_To do_:
Reproduce word for word the lines between those holding "Fin cells: 5495" and "finish | cnt_q[3] | cnt_q[3] | 1 | 0.48", inclusive, and nothing else from the data below.

Saved entries
_ _ _ _
<file path="src/rtl/ring_vc_router.sv">
// Bidirectional ring router: CW/CCW/PE input FIFOs, hop-count routing, per-output
// two-way round-robin and polarity-gated virtual-channel launch onto the ring.
module ring_vc_router #(
  parameter int unsigned DATA_W = 64,
  parameter int unsigned DEPTH  = 4
) (
  input  logic              clk,
  input  logic              reset,
  output logic              polarity,
  input  logic              cwsi,
  output logic              cwri,
  input  logic [DATA_W-1:0] cwdi,
  output logic              cwso,
  input  logic              cwro,
  output logic [DATA_W-1:0] cwdo,
  input  logic              ccwsi,
  output logic              ccwri,
  input  logic [DATA_W-1:0] ccwdi,
  output logic              ccwso,
  input  logic              ccwro,
  output logic [DATA_W-1:0] ccwdo,
  input  logic              pesi,
  output logic              peri,
  input  logic [DATA_W-1:0] pedi,
  output logic              peso,
  input  logic              pero,
  output logic [DATA_W-1:0] pedo
);

  localparam int unsigned AW      = (DEPTH > 1) ? $clog2(DEPTH) : 1;
  localparam int unsigned VcBit   = DATA_W - 1;
  localparam int unsigned DirBit  = DATA_W - 2;
  localparam int unsigned HopLsb  = DATA_W - 16;
  localparam logic [AW:0] FullCnt = (AW+1)'(DEPTH);

  // Index 0/1/2 names both the input FIFO and the output register of that channel.
  localparam int Cw  = 0;
  localparam int Ccw = 1;
  localparam int Pe  = 2;

  typedef logic [DATA_W-1:0] word_t;

  logic          polarity_q;
  word_t         mem_q  [3][DEPTH];
  logic [AW-1:0] wptr_q [3];
  logic [AW-1:0] rptr_q [3];
  logic [AW:0]   cnt_q  [3];
  word_t         in_d   [3];
  word_t         head   [3];
  logic [2:0]    in_s, push, pop, rdy, nonempty;

  logic [2:0]    ro, can_load, req_a, req_b, gnt_a, gnt_b, rr_q, vld_q;
  word_t         cand_a [3];
  word_t         cand_b [3];
  word_t         dat_q  [3];
  word_t         fwd    [2];
  logic [7:0]    hop    [2];
  logic          pe_ok;

  assign in_s      = {pesi, ccwsi, cwsi};
  assign in_d[Cw]  = cwdi;
  assign in_d[Ccw] = ccwdi;
  assign in_d[Pe]  = pedi;
  assign ro        = {pero, ccwro, cwro};

  always_comb begin
    for (int i = 0; i < 3; i++) begin
      rdy[i]      = cnt_q[i] < FullCnt;
      nonempty[i] = cnt_q[i] != '0;
      head[i]     = mem_q[i][rptr_q[i]];
      push[i]     = in_s[i] && rdy[i];
    end
  end

  // Ring heads eject at hop 0, otherwise continue in the same direction one hop closer.
  always_comb begin
    for (int i = 0; i < 2; i++) begin
      hop[i]                = head[i][HopLsb +: 8];
      fwd[i]                = head[i];
      fwd[i][HopLsb +: 8]   = hop[i] - 8'd1;
    end
    pe_ok = nonempty[Pe] && (head[Pe][VcBit] == polarity_q);

    req_a[Cw]  = nonempty[Cw] && (hop[Cw] != 8'd0) && (head[Cw][VcBit] == polarity_q);
    req_b[Cw]  = pe_ok && !head[Pe][DirBit];
    req_a[Ccw] = nonempty[Ccw] && (hop[Ccw] != 8'd0) && (head[Ccw][VcBit] == polarity_q);
    req_b[Ccw] = pe_ok && head[Pe][DirBit];
    req_a[Pe]  = nonempty[Cw] && (hop[Cw] == 8'd0);
    req_b[Pe]  = nonempty[Ccw] && (hop[Ccw] == 8'd0);

    cand_a[Cw]  = fwd[Cw];
    cand_b[Cw]  = head[Pe];
    cand_a[Ccw] = fwd[Ccw];
    cand_b[Ccw] = head[Pe];
    cand_a[Pe]  = head[Cw];
    cand_b[Pe]  = head[Ccw];
  end

  // rr_q = 0 favours requester a (the ring-side input); a lone requester always wins.
  always_comb begin
    for (int o = 0; o < 3; o++) begin
      can_load[o] = !vld_q[o] || ro[o];
      gnt_a[o]    = can_load[o] && req_a[o] && (!req_b[o] || !rr_q[o]);
      gnt_b[o]    = can_load[o] && req_b[o] && (!req_a[o] || rr_q[o]);
    end
  end

  // Routing sends each head to exactly one output, so at most one pop source fires.
  always_comb begin
    pop      = '0;
    pop[Cw]  = gnt_a[Cw] | gnt_a[Pe];
    pop[Ccw] = gnt_a[Ccw] | gnt_b[Pe];
    pop[Pe]  = gnt_b[Cw] | gnt_b[Ccw];
  end

  always_ff @(posedge clk or posedge reset) begin
    if (reset) begin
      polarity_q <= 1'b0;
      for (int i = 0; i < 3; i++) begin
        wptr_q[i] <= '0;
        rptr_q[i] <= '0;
        cnt_q[i]  <= '0;
      end
    end else begin
      polarity_q <= ~polarity_q;
      for (int i = 0; i < 3; i++) begin
        if (push[i]) wptr_q[i] <= wptr_q[i] + AW'(1);
        if (pop[i])  rptr_q[i] <= rptr_q[i] + AW'(1);
        case ({push[i], pop[i]})
          2'b10:   cnt_q[i] <= cnt_q[i] + (AW+1)'(1);
          2'b01:   cnt_q[i] <= cnt_q[i] - (AW+1)'(1);
          default: cnt_q[i] <= cnt_q[i];
        endcase
      end
    end
  end

  // Storage needs no reset: the cleared pointers make stale entries unreachable.
  always_ff @(posedge clk) begin
    for (int i = 0; i < 3; i++) begin
      if (push[i]) mem_q[i][wptr_q[i]] <= in_d[i];
    end
  end

  always_ff @(posedge clk or posedge reset) begin
    if (reset) begin
      vld_q <= '0;
      rr_q  <= '0;
      for (int o = 0; o < 3; o++) dat_q[o] <= '0;
    end else begin
      for (int o = 0; o < 3; o++) begin
        if (gnt_a[o] || gnt_b[o]) begin
          vld_q[o] <= 1'b1;
          dat_q[o] <= gnt_a[o] ? cand_a[o] : cand_b[o];
          rr_q[o]  <= gnt_a[o];
        end else if (ro[o]) begin
          vld_q[o] <= 1'b0;
        end
      end
    end
  end

  assign polarity = polarity_q;
  assign cwri     = rdy[Cw];
  assign ccwri    = rdy[Ccw];
  assign peri     = rdy[Pe];
  assign cwso     = vld_q[Cw];
  assign ccwso    = vld_q[Ccw];
  assign peso     = vld_q[Pe];
  assign cwdo     = dat_q[Cw];
  assign ccwdo    = dat_q[Ccw];
  assign pedo     = dat_q[Pe];

endmodule
</file>
<file path="config.mk">
export PLATFORM = sky130hd
export DESIGN_NAME = ring_vc_router
export DESIGN_NICKNAME = d
export VERILOG_FILES = /design/src/rtl/ring_vc_router.sv
export SDC_FILE = /design/constraint.sdc
export NUM_CORES = 1
export LEC_CHECK = 0
export ABC_AREA = 1
export CORE_ASPECT_RATIO = 0.75
export CORE_UTILIZATION = 30
export DETAILED_ROUTE_END_ITERATION = 12
export RECOVER_POWER = 25
export SLEW_MARGIN = 0
export SYNTH_ARGS = -nofsm -noshare
export SYNTH_HDL_FRONTEND = slang
export SYNTH_SLANG_ARGS = --single-unit
</file>
<file path="constraint.sdc">
create_clock -name clk -period 8.5 [get_ports clk]
set_input_delay 1.7 -clock clk [delete_from_list [all_inputs] [get_ports clk]]
set_output_delay 1.7 -clock clk [all_outputs]
set_load 0.05 [all_outputs]
</file>
==> results by group, run 1 <==
Status
  – Status: finished clean

Floorplan
  – Core Box Area: 129700 um2
  – FP Rows: 114
  – DIE WIDTH: 420.8 um
  – Die height: 316.1 um
  – Top Ports: 399
  – Die ar.: 133000 um2
  – Starting Density: 30.43%

Global route
  – Met3 track demand over resource: 6.062%
  – First-pass GRT wire length: 187400 um
  – Gr ovfl total: 0
  – GR peak layer: met2
  – Vias in the first global route: 25.65k
  – GR Util met2: 31.49%
  – Initial antenna violation count: 75
  – Met1 usage: 25.13%
  – GRT Total Usage: 19.84%
  – Largest net degree at the start of global routing: 157

Timing
  – Highest Clock Rate: 187.4 MHz
  – Unrepaired setup endpoints after global routing: false
  – Final Cycle Share: 62.76%
  – Final worst setup slack: 3.165 ns
  – Tmin final: 5.335 ns
  – Fin. Hold Viols: 0
  – Fin Clk Skew: 0.04935 ns
  – Max-slew violations: 0
  – Tightest Pin Transition: 1.308 ns
  – Max_slew headroom: 12.78%
  – Final TNS setup: 0 ns
  – Endpoints failing setup: 0

Final layout
  – Final Core Density: 37.32%
  – Final instance area: 48390 um2
  – Final net count: 3864
  – P&R area growth vs syn: 22.64%
  – Share of cells above drive strength 1: 6.037%

Worst setup path
  – Worst path top cell family by delay: simple AND/OR/NAND/NOR gates
  – Critical path's slowest cell: buf_4
  – Most used cell along the critical path: nand2_1
  – Crit end category: flip-flop
  – Worst setup SP type: flip-flop
  – CP Buf/Inv Count: 4
  – CP Cell Sequence: inv_4 > buf_4 > nand2_1 > nand3_1 > nand2_1 > ha_1 > inv_1 > nor2_4 > a21oi_1 > nand3_4 > nand2_1 > ha_1 > inv_1 > fa_1 > a21oi_1 > o21ai_0 > xor2_1
  – Required time of the critical path: 9.09 ns
  – WS Path Type: flip-flop to flip-flop
  – CP Max Fanout: 82
  – CP peak stage delay: 0.75 ns
  – WP data arrival: 5.93 ns

CTS
  – PostCTS Resize Cnt: 0
  – Clock slew at reported path FFs: 0.07 ns
  – CTS tree: built
  – Root Driver: clkbuf_16
  – # hold bufs at CTS: 0
  – H-tree depth: 3
  – Setup bufs post-CTS: 0
  – Clk_lat worst skew: 0.73 ns
  – Clock Path Buffers: 3
  – Total CTS buffers: 98
  – Clock sink count: 988

Routing
  – DR WL/cell: 24.56 um
  – Final WL: 134400 um
  – Pre-Repair DR Iteration Count: 5
  – Residual DRC: 0
  – Via density: 4.982
  – Post-DRT Antenna Nets: 0
  – Initial DRC Count: 2882
  – Vias: 27.27k

Yosys
  – Post-synth EDFFs: 768
  – Top-count cell post-synth: edfxtp_1
  – Dominant cells by area after synthesis: edfxtp_1 (58%), dfrtp_1 (14%), nand2_1 (7.2%)
  – Yosys reg bits: 988
  – Seq/Total Area, Yosys: 72.40%
  – Ys async rst share: 22.27%
  – Syn nets: 3537
  – Synth Flop Type: edfxtp_1
  – Synthesized area: 39460 um2
  – Cells after synthesis: 3317
  – Avg Inst Size Synth: 11.89 um2
  – Most common library cells after synthesis: edfxtp_1 (768), nand2_1 (756), nand3_1 (434), nor2_1 (254), dfrtp_1 (220)
  – Synth area leader: edfxtp_1
  – Yosys top cell area share: 58.45%
  – Yosys cell types: 32
  – Ys Warns: 0

Power and ir drop
  – Pwr Density: 409.9 nW/um2
  – Cell leakage power: 17.82 nW
  – Maximum VDD drop: 0.2190 mV
  – Total power: 19.84 mW

Placement
  – DP HPWL: 93500 um
  – Setup WS pre-CTS: 3.226 ns
  – IO Port Bufs: 398
  – GP Congestion: 0.8634
  – Area of placed instances: 45100 um2

Hold path
  – HP Class: flip-flop to flip-flop

Run
  – Max-capacitance violation count: 0
-- layer usage --
layer,wire length (um),vias up
li1,-,12370
met1,53240,13480
met2,62390,1069
met3,12390,286
met4,5983,64
met5,418,-
-- stage by stage --
stage / instances / hold WS [ns]
detailed placement: 5284 / 0.4644
global route: 5471 / 0.4986
floorplan: 3317 / 0.4465
finish: 5474 / 0.4753
CTS: 5467 / 0.4768
global placement: 5284 / 0.4621
-- worst reg2reg max path: cells and delay by family (launching register included) --
| family | cells | cell delay (ns) |
|---|---|---|
| buf+inv | 4 | 1.42 |
| simple gates | 6 | 1.59 |
| xor+xnor | 1 | 0.16 |
| compound gates | 3 | 0.56 |
| fa+ha+maj | 3 | 0.78 |
| flops | 1 | 0.69 |
-- sequential cells by signal, indices dropped and copies added, names as in the netlist --
| name | count |
|---|---|
| polarity | 1 |
| wptr_q | 6 |
| mem_q | 768 |
| rptr_q | 6 |
| rr_q | 3 |
| cwdo | 64 |
| vld_q | 3 |
| ccwdo | 64 |
| cnt_q | 9 |
| pedo | 64 |
-- power by group --
group | switching, mW | total [mW] | internal [mW]
clock | 1.91 | 4.41 | 2.50
combinational | 6.18 | 8.34 | 2.16
sequential | 0.819 | 7.09 | 6.27
-- layout by cell type (no fill, tap or decap), types with 8 or more instances in the layout --
| master | Yosys | final |
|---|---|---|
| inv_2 | 10 | 8 |
| clkdlybuf4s50_1 | 0 | 260 |
| clkbuf_1 | 113 | 28 |
| dlygate4sd3_1 | 0 | 138 |
| nor2_4 | 3 | 17 |
| buf_4 | 16 | 31 |
| clkinv_1 | 2 | 12 |
| xor2_1 | 15 | 15 |
| a32oi_1 | 69 | 69 |
| clkinv_2 | 0 | 18 |
| nand2_1 | 756 | 755 |
| nand3_1 | 434 | 432 |
| o22ai_1 | 103 | 103 |
| nor2_1 | 254 | 241 |
| clkbuf_16 | 0 | 104 |
| dfrtp_1 | 220 | 216 |
| a21oi_1 | 78 | 78 |
| ha_1 | 17 | 17 |
| inv_1 | 135 | 133 |
| o21ai_0 | 218 | 218 |
| edfxtp_1 | 768 | 768 |
-- final cells by class --
| class | instances | area (um2) |
|---|---|---|
| clock inverters | 47 | 510.5 |
| well taps | 1740 | 2177 |
| fillers | 12450 | 81270 |
| flip-flops and latches | 988 | 28580 |
| clock buffers | 136 | 2756 |
| multi-input cells | 1979 | 9543 |
| repair buffers | 430 | 4237 |
| inverters | 147 | 568.0 |
| diodes | 7 | 17.52 |
-- logic make-up (layout without fill, tap and decap cells) --
kind of cell / Yosys count / after routing / synth area share (%)
flops: 988 / 988 / 72.40
xor+xnor: 21 / 21 / 0.4662
other cells: 0 / 7 / 0
fa+ha+maj: 20 / 20 / 0.6913
compound gates: 470 / 470 / 6.958
simple gates: 1468 / 1468 / 15.72
buf+inv: 350 / 760 / 3.764
-- worst paths after layout --
kind	start	endpoint	slack, ns	cells past startpoint
setup / recovery	rptr_q[4]	cnt_q[8]	3.17	17
hold / removal	cnt_q[3]	cnt_q[3]	0.48	1
setup reg to reg	rptr_q[4]	cnt_q[8]	3.17	17
hold reg to reg	cnt_q[3]	cnt_q[3]	0.48	1
max in group asynchronous	reset	ccwdo[43]	5.66	3
min in group asynchronous	reset	pedo[53]	1.43	2
(Power assumes the default switching activity.)
==> run 2, diff against run 1 <==
==> constraint.sdc (replaced) <==
create_clock -name clk -period 5.5 [get_ports clk]
set_input_delay 1.1 -clock clk [delete_from_list [all_inputs] [get_ports clk]]
set_output_delay 1.1 -clock clk [all_outputs]
set_load 0.05 [all_outputs]
==> results by group, run 2 (synthesis results as in run 1) <==
Placement
  – Area of placed instances: 45350 um2
  – Dpl cells: 5298
  – GP Congestion: 0.8817
  – DP HPWL: 95440 um
  – Setup WS pre-CTS: 1.135 ns
  – IO Port Bufs: 398

Power and ir drop
  – Total power: 30.79 mW
  – NetSw: 13.74 mW
  – Sw Ratio: 44.62%
  – Clock power frac: 22.5%
  – Cell leakage power: 17.94 nW
  – Maximum VDD drop: 0.3215 mV
  – Pwr Density: 632.4 nW/um2
  – Logic pwr share: 42.7%
  – Int Power: 17.06 mW
  – Sequential Power Share: 34.8%

Routing
  – DR WL/cell: 24.75 um
  – Final WL: 136000 um
  – Initial DRC Count: 2994
  – Pre-Repair DR Iteration Count: 5
  – Post-DRT Antenna Nets: 0
  – Residual DRC: 0
  – Vias: 27.57k
  – Via density: 5.018

Timing
  – Fin. Hold Viols: 0
  – Unrepaired setup endpoints after global routing: false
  – Tmin final: 4.409 ns
  – Final worst setup slack: 1.091 ns
  – Max_slew headroom: 16.30%
  – Final Cycle Share: 80.17%
  – Final TNS setup: 0 ns
  – Endpoints failing setup: 0
  – Highest Clock Rate: 226.8 MHz
  – Tightest Pin Transition: 1.255 ns
  – Max-slew violations: 0
  – Fin Clk Skew: 0.04821 ns
  – Min Hold Slack: 0.4768 ns

Run
  – Max-capacitance violation count: 0

Worst setup path
  – Worst path top cell family by delay: simple AND/OR/NAND/NOR gates
  – CP endpoint: cnt_q[7]
  – R2r startpoint: rptr_q[2]
  – Most used cell along the critical path: nand2_1
  – Worst setup SP type: flip-flop
  – WP data arrival: 5.04 ns
  – CP Cell Sequence: inv_4 > nand2_1 > o211ai_1 > nand2_1 > inv_1 > ha_1 > nand2_1 > nor2_4 > nand4_4 > nand2_4 > nand2_1 > ha_1 > inv_1 > fa_1 > o21ai_0
  – Crit end category: flip-flop
  – CP Max Fanout: 52
  – R2R depth: 15
  – CP peak stage delay: 0.74 ns
  – RR Endpoint: cnt_q[7]
  – Critical path origin: rptr_q[2]
  – WS Path Type: flip-flop to flip-flop
  – Worst reg-to-reg setup slack: 1.09 ns
  – Critical Path Stages: 15
  – Critical path's slowest cell: nand2_4
  – Required time of the critical path: 6.13 ns
  – CP Buf/Inv Count: 3

Global route
  – Largest net degree at the start of global routing: 110
  – GRT Total Usage: 20.09%
  – First-pass GRT wire length: 189800 um
  – Initial antenna violation count: 78
  – Vias in the first global route: 25.63k
  – Gr ovfl total: 0

CTS
  – Clock slew at reported path FFs: 0.06 ns
  – Clk_lat worst skew: 0.73 ns
  – CTS tree: built
  – Root Driver: clkbuf_16
  – Clock Path Buffers: 3
  – Clock sink count: 988
  – Total CTS buffers: 99
  – H-tree depth: 3
  – PostCTS Resize Cnt: 0
  – # hold bufs at CTS: 0
  – Setup bufs post-CTS: 0

Final layout
  – P&R area growth vs syn: 23.41%
  – Register area: 28580 um2
  – Fill cells: 12.48k
  – Fin cells: 5495
  – Most frequent cells in the layout: edfxtp_1 (768), nand2_1 (755), nand3_1 (432)
  – Final Core Density: 37.55%
  – Final instance area: 48690 um2
  – Final net count: 3879
  – Multi-input logic area: 9543 um2
  – Share of cells above drive strength 1: 6.412%
  – Max FFs per register: 768
  – Commonest non-fill, non-tap cell in the layout: edfxtp_1

Floorplan
  – Starting Density: 30.43%
  – FP Rows: 114
  – DIE WIDTH: 420.8 um
  – Top Ports: 399
  – Core Box Area: 129700 um2
  – Die ar.: 133000 um2
  – Die height: 316.1 um

Status
  – Status: finished clean

Hold path
  – HP Class: flip-flop to flip-flop
==> run 2: worst min path at each step <==
stage | from | to | cells past startpoint | slack (ns)
floorplan | cnt_q[0] | cnt_q[0] | 1 | 0.45
global placement | cnt_q[3] | cnt_q[3] | 1 | 0.46
detailed placement | cnt_q[0] | cnt_q[0] | 1 | 0.47
CTS | cnt_q[3] | cnt_q[3] | 1 | 0.48
global route | cnt_q[3] | cnt_q[3] | 1 | 0.50
finish | cnt_q[3] | cnt_q[3] | 1 | 0.48
==> run 2: layer usage <==
metal | vias up | share of wire [%] | track usage, %
met2 | 1118 | 45 | 31.12
li1 | 12410 | - | -
met4 | 64 | 5.2 | 8.843
met3 | 310 | 9.3 | 6.091
met1 | 13670 | 40 | 26.01
met5 | - | 0.29 | 0
==> run 2: worst register-to-register path, cell delays in order (launching register included) <==
cell and delay, ns:
dfrtp_4 0.49, inv_4 0.43, nand2_1 0.11, o211ai_1 0.10, nand2_1 0.12, inv_1 0.10
ha_1 0.18, nand2_1 0.09, nor2_4 0.23, nand4_4 0.64, nand2_4 0.75, nand2_1 0.20
ha_1 0.22, inv_1 0.11, fa_1 0.41, o21ai_0 0.16
==> run 2: power groups by stage <==
| stage | Sequential (mW) | Combinational (mW) | Clock, mW |
|---|---|---|---|
| global route | 10.8 | 14.0 | 7.34 |
| floorplan | 12.6 | 5.81 | 0 |
| CTS | 10.7 | 13.2 | 7.05 |
| finish | 10.7 | 13.2 | 6.92 |
| global placement | 10.9 | 13.0 | 0 |
| detailed placement | 10.9 | 13.2 | 0 |
==> run 2: layout make-up <==
class	count	share of cell area [%]
sequential	988	58.70
tap	1740	4.471
inverter	147	1.156
timing repair buffer	444	9.225
clock inverter	57	1.354
multi-input combinational	1979	19.60
clock buffer	128	5.437
antenna	12	0.06167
_ _ _ _
_Result of this task_:
  – Fin cells: 5495
  – Most frequent cells in the layout: edfxtp_1 (768), nand2_1 (755), nand3_1 (432)
  – Final Core Density: 37.55%
  – Final instance area: 48690 um2
  – Final net count: 3879
  – Multi-input logic area: 9543 um2
  – Share of cells above drive strength 1: 6.412%
  – Max FFs per register: 768
  – Commonest non-fill, non-tap cell in the layout: edfxtp_1

Floorplan
  – Starting Density: 30.43%
  – FP Rows: 114
  – DIE WIDTH: 420.8 um
  – Top Ports: 399
  – Core Box Area: 129700 um2
  – Die ar.: 133000 um2
  – Die height: 316.1 um

Status
  – Status: finished clean

Hold path
  – HP Class: flip-flop to flip-flop
==> run 2: worst min path at each step <==
stage | from | to | cells past startpoint | slack (ns)
floorplan | cnt_q[0] | cnt_q[0] | 1 | 0.45
global placement | cnt_q[3] | cnt_q[3] | 1 | 0.46
detailed placement | cnt_q[0] | cnt_q[0] | 1 | 0.47
CTS | cnt_q[3] | cnt_q[3] | 1 | 0.48
global route | cnt_q[3] | cnt_q[3] | 1 | 0.50
finish | cnt_q[3] | cnt_q[3] | 1 | 0.48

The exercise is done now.